The task –
Only the lines from the one containing "export CORE_UTILIZATION = 50" to the end of the records belong in the output; print them exactly.

═════ Dataset entries ═════

File: config.mk
export PLATFORM = sky130hd
export DESIGN_NAME = seq_data_compare
export DESIGN_NICKNAME = d
export VERILOG_FILES = /design/src/rtl/cmp_pkg.sv /design/src/rtl/data_compare_slice.sv /design/src/rtl/seq_data_compare.sv
export SDC_FILE = /design/constraint.sdc
export NUM_CORES = 1
export LEC_CHECK = 0
export BUFFER_PORTS_ARGS = -buffer_cell sky130_fd_sc_hd__buf_2
export CAP_MARGIN = 25
export CORE_MARGIN = 8
export CORE_UTILIZATION = 50
export DETAILED_ROUTE_END_ITERATION = 10
export PLACE_DENSITY = 0.74
export SYNTH_ARGS = -nofsm -noshare
export SYNTH_HDL_FRONTEND = slang
export SYNTH_SLANG_ARGS = --single-unit
File: constraint.sdc
create_clock -name iClk -period 2.9 [get_ports iClk]
set_clock_uncertainty 0.2 [all_clocks]
set_input_delay 0.58 -clock iClk [delete_from_list [all_inputs] [get_ports iClk]]
set_output_delay 0.58 -clock iClk [all_outputs]
set_load 0.02 [all_outputs]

═════

Result –
export CORE_UTILIZATION = 50
export DETAILED_ROUTE_END_ITERATION = 10
export PLACE_DENSITY = 0.74
export SYNTH_ARGS = -nofsm -noshare
export SYNTH_HDL_FRONTEND = slang
export SYNTH_SLANG_ARGS = --single-unit
File: constraint.sdc
create_clock -name iClk -period 2.9 [get_ports iClk]
set_clock_uncertainty 0.2 [all_clocks]
set_input_delay 0.58 -clock iClk [delete_from_list [all_inputs] [get_ports iClk]]
set_output_delay 0.58 -clock iClk [all_outputs]
set_load 0.02 [all_outputs]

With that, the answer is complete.